▸ TASK DIRECTIONS: Return each line of the records holding the string "only".

(Stored items)

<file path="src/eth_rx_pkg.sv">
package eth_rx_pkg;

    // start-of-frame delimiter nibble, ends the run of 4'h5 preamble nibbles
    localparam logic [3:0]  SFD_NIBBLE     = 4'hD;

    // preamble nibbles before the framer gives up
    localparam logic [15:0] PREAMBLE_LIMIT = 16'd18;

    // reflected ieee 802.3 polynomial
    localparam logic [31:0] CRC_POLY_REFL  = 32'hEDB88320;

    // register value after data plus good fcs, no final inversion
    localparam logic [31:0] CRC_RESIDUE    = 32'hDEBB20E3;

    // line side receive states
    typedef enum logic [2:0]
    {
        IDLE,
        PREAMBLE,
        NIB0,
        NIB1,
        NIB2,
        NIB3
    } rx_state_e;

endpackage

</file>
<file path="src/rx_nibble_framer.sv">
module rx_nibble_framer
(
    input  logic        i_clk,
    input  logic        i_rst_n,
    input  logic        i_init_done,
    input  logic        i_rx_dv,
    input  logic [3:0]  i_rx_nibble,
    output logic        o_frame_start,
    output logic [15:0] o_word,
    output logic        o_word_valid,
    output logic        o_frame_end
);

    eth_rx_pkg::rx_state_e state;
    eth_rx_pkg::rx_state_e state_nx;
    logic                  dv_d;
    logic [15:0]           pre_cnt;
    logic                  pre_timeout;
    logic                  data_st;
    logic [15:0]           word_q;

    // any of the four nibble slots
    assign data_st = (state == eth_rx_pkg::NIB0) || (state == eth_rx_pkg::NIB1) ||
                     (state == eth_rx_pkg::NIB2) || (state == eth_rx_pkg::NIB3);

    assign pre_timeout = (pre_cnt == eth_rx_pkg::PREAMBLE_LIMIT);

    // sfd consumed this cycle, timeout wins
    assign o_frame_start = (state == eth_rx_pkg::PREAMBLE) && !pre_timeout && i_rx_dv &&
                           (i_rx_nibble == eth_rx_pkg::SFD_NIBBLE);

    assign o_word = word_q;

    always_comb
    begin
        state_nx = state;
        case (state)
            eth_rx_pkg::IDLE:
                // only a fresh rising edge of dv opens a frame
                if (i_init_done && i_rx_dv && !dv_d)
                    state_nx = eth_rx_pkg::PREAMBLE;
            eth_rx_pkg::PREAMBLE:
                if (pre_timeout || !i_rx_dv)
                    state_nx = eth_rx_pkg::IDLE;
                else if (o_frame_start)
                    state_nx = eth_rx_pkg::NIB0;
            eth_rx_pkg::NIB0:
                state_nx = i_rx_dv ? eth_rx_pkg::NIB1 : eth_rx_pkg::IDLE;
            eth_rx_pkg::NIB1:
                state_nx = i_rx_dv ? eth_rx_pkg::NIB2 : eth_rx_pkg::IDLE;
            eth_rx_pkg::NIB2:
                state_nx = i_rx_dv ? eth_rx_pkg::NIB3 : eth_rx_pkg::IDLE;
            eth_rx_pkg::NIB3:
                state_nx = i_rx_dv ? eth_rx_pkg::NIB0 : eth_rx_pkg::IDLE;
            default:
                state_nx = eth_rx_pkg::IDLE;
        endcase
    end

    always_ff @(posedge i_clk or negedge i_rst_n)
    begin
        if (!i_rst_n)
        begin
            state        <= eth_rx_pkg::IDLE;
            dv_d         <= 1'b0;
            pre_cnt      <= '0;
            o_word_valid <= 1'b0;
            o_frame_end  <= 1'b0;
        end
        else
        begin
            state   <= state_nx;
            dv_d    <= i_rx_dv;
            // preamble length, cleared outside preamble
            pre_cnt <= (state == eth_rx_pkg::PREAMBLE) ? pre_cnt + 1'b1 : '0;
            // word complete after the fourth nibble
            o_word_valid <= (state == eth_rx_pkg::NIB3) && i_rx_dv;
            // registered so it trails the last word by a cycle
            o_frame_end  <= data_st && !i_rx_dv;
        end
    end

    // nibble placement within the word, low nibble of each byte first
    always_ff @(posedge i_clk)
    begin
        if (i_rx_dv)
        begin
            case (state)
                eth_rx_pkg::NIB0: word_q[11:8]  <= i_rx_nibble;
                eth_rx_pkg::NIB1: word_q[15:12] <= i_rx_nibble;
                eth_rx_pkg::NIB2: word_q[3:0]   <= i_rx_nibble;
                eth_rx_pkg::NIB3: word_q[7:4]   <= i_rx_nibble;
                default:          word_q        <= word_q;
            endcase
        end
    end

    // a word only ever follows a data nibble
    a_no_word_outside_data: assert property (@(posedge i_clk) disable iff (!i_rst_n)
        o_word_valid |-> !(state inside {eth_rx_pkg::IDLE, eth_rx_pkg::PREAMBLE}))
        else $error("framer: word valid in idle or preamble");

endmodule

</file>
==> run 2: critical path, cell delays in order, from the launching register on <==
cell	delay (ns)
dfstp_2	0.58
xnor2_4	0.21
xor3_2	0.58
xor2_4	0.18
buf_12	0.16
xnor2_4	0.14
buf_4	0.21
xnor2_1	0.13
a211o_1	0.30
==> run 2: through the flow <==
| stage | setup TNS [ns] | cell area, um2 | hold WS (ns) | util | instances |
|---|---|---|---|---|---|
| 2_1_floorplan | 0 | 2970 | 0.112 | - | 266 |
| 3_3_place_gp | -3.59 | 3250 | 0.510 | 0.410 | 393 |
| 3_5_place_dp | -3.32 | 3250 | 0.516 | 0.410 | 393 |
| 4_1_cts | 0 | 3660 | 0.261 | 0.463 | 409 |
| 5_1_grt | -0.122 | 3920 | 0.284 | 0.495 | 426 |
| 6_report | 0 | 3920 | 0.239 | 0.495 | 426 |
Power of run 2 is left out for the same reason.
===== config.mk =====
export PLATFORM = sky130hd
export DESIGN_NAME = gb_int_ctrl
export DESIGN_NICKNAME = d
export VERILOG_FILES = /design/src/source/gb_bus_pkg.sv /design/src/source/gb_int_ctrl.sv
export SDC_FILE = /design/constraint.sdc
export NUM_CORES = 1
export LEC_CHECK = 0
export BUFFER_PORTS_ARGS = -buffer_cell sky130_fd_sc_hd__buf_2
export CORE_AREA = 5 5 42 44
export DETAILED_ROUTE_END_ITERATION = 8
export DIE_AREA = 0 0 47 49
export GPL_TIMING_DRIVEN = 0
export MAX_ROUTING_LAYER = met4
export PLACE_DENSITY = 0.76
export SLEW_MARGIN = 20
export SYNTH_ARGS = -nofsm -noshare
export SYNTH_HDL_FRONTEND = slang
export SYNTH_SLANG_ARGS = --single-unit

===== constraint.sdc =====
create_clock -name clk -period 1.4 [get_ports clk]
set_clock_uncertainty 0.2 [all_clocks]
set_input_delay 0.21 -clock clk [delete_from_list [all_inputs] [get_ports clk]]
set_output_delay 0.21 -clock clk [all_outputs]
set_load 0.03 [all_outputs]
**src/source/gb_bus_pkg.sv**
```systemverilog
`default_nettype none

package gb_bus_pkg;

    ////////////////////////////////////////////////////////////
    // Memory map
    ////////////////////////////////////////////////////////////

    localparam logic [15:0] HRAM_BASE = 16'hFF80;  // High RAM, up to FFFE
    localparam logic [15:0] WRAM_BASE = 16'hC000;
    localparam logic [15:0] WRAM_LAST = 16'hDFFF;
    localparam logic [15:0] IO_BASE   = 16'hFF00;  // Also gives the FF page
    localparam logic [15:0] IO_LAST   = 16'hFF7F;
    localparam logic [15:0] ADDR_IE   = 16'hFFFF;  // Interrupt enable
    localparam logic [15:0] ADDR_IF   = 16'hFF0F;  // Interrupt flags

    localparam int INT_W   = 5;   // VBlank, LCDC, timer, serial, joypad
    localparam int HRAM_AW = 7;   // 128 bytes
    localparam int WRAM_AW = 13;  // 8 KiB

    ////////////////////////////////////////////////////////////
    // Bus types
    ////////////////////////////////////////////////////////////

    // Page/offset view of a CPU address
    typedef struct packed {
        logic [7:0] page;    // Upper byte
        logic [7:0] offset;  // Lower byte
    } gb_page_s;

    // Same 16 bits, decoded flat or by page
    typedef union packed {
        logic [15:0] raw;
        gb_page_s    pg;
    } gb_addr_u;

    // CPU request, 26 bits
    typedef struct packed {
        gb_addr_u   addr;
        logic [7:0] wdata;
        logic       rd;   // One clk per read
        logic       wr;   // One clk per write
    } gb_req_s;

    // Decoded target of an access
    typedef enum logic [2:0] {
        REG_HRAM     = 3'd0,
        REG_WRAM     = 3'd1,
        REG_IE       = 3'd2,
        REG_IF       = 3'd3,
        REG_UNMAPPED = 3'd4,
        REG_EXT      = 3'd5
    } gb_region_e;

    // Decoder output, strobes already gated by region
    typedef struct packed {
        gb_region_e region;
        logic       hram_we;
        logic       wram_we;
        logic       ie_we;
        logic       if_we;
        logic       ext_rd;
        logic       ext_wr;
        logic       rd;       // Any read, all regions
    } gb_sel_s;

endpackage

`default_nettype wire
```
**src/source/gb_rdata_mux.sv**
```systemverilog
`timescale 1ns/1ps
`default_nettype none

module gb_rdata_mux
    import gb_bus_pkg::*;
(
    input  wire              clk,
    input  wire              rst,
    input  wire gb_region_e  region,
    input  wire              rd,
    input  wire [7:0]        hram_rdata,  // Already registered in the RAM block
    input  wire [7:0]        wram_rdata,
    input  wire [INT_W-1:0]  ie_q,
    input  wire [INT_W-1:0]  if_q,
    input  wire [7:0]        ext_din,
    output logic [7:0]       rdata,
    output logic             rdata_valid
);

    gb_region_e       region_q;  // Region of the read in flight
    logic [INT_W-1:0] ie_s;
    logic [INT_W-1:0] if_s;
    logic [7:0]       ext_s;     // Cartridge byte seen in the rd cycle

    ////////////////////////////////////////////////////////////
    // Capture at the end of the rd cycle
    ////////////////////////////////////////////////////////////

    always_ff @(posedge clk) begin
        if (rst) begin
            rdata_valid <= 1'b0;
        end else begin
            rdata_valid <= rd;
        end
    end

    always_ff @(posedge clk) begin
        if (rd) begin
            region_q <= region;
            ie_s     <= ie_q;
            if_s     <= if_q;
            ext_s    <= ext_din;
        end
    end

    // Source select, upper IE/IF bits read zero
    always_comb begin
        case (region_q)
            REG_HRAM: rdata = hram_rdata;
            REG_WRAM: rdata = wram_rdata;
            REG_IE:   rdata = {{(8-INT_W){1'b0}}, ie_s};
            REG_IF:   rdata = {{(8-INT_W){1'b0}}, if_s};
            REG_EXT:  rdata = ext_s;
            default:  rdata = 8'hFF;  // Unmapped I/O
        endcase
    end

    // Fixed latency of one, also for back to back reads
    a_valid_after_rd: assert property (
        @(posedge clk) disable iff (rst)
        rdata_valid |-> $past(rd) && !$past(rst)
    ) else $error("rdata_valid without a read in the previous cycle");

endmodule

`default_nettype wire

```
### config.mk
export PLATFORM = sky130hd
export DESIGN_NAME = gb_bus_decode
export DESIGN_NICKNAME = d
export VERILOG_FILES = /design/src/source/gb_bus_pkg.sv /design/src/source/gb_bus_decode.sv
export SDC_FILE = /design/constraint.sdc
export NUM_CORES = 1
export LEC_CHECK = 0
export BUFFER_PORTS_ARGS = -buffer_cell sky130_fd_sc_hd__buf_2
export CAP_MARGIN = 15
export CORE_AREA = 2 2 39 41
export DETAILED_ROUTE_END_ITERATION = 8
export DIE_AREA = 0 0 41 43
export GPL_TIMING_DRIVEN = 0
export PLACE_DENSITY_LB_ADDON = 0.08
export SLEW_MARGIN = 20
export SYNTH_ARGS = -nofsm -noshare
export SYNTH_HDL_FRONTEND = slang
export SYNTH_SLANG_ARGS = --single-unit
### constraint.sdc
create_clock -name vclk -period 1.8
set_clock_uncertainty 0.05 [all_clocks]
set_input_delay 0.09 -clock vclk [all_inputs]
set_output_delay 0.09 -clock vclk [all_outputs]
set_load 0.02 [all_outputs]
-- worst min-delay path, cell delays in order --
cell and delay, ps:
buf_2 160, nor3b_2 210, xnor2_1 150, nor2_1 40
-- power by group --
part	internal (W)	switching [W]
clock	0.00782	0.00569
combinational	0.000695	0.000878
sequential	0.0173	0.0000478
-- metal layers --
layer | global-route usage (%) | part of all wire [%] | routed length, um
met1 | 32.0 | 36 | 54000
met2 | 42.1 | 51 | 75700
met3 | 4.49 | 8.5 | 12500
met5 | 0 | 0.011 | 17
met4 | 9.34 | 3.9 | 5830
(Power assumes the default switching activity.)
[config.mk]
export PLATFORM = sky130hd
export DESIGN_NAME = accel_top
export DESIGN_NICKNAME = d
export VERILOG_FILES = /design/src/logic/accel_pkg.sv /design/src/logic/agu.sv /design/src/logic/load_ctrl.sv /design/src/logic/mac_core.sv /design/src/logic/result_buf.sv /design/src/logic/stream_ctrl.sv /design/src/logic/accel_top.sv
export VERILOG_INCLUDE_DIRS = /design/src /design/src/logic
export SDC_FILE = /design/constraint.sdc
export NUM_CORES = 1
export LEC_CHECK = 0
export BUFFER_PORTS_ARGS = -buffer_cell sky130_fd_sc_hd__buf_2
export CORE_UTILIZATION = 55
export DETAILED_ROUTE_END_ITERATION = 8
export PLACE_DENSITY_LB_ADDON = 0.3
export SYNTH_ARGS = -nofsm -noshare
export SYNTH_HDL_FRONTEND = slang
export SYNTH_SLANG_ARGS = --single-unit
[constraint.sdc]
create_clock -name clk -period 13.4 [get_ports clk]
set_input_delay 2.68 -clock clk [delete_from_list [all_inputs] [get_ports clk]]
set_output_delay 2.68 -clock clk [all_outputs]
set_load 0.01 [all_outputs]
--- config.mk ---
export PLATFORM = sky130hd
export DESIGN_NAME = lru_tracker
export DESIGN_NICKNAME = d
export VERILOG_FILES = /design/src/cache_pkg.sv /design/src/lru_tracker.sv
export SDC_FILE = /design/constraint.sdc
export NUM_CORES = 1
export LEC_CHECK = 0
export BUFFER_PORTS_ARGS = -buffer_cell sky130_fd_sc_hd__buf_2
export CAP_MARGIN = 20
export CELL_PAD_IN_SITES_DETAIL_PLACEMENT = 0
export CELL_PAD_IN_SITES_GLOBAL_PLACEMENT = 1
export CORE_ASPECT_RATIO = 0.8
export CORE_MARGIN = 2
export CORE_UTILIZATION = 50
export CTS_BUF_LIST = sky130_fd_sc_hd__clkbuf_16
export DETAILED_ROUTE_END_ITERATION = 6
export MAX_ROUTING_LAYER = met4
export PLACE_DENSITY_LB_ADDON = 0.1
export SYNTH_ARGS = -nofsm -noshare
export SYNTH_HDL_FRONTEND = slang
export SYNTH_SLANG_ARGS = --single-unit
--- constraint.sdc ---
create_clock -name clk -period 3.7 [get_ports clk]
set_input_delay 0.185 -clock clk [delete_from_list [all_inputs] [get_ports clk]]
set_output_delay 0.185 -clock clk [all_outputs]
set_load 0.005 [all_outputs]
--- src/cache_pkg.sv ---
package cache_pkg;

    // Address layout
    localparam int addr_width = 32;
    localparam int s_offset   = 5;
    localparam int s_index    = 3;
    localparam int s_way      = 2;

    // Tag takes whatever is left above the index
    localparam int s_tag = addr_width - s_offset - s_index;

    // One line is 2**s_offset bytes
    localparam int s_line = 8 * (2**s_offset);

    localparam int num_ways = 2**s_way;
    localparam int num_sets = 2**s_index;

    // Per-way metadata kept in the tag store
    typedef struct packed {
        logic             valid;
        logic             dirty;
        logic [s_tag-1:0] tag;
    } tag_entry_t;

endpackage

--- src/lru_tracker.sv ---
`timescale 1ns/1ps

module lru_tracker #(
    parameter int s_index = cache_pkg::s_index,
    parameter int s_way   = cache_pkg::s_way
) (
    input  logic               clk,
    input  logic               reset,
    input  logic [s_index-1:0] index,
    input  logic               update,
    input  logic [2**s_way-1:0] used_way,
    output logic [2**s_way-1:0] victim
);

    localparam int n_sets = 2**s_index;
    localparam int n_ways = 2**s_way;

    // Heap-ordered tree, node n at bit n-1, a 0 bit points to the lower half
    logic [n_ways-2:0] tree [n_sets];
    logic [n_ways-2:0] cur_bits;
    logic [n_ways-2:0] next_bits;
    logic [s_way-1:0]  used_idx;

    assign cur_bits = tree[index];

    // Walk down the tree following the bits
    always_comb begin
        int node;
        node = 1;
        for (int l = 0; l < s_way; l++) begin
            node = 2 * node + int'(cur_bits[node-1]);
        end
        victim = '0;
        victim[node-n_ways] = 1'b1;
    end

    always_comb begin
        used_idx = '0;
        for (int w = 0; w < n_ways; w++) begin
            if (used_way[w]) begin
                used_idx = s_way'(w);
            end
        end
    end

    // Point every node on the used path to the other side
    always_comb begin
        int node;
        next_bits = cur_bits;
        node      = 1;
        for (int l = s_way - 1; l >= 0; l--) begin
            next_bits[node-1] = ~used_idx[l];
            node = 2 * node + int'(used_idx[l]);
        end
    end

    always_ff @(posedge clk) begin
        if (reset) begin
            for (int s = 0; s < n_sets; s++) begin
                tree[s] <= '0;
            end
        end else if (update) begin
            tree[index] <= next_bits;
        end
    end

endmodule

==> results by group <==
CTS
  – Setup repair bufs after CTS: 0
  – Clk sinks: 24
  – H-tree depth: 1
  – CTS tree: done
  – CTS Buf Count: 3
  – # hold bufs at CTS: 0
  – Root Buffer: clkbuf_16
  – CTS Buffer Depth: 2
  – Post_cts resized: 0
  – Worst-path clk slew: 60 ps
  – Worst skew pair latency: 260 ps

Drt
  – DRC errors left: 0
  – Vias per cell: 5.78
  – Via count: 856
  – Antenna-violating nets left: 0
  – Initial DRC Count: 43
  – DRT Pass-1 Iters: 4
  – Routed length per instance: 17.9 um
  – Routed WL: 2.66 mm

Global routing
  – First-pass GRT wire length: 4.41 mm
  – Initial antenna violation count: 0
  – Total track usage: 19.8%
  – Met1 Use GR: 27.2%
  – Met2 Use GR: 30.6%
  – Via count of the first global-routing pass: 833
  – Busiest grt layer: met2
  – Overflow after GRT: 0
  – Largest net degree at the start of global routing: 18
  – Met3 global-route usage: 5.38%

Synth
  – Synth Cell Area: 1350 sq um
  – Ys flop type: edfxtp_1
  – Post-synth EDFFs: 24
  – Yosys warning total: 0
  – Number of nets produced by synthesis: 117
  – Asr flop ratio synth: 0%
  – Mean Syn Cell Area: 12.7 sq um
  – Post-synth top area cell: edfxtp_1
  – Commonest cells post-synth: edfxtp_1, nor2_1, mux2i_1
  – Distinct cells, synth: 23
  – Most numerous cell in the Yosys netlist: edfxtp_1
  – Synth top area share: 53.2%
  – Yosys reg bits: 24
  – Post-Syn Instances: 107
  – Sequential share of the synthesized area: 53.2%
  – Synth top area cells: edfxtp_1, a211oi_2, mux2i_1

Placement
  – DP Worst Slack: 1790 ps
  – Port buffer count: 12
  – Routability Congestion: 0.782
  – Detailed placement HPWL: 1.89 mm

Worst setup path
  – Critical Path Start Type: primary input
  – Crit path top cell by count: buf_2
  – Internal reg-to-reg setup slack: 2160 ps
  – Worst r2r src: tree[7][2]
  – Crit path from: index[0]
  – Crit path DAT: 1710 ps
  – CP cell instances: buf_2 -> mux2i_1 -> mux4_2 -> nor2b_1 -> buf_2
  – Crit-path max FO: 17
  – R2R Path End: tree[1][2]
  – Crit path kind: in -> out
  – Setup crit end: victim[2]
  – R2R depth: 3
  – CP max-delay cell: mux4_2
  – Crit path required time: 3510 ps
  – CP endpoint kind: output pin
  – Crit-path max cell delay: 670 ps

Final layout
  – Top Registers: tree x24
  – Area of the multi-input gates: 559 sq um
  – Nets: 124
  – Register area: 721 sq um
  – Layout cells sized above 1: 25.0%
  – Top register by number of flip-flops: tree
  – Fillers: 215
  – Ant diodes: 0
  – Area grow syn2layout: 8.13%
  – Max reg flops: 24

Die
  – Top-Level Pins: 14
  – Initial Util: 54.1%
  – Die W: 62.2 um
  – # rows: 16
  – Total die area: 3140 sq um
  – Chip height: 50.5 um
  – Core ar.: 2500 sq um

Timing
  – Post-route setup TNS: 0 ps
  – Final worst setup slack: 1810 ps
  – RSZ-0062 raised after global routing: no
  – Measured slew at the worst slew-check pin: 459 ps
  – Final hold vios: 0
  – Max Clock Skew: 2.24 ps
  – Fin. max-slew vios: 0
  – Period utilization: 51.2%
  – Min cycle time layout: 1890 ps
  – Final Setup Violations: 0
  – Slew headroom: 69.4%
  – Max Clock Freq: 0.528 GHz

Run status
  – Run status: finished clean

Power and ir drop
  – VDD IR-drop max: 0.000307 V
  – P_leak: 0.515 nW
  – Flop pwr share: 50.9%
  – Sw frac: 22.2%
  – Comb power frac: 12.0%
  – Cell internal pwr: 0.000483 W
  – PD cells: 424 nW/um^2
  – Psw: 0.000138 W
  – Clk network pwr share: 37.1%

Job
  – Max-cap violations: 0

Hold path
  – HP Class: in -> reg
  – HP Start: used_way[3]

▸ RESPONSE:
                // only a fresh rising edge of dv opens a frame
    // a word only ever follows a data nibble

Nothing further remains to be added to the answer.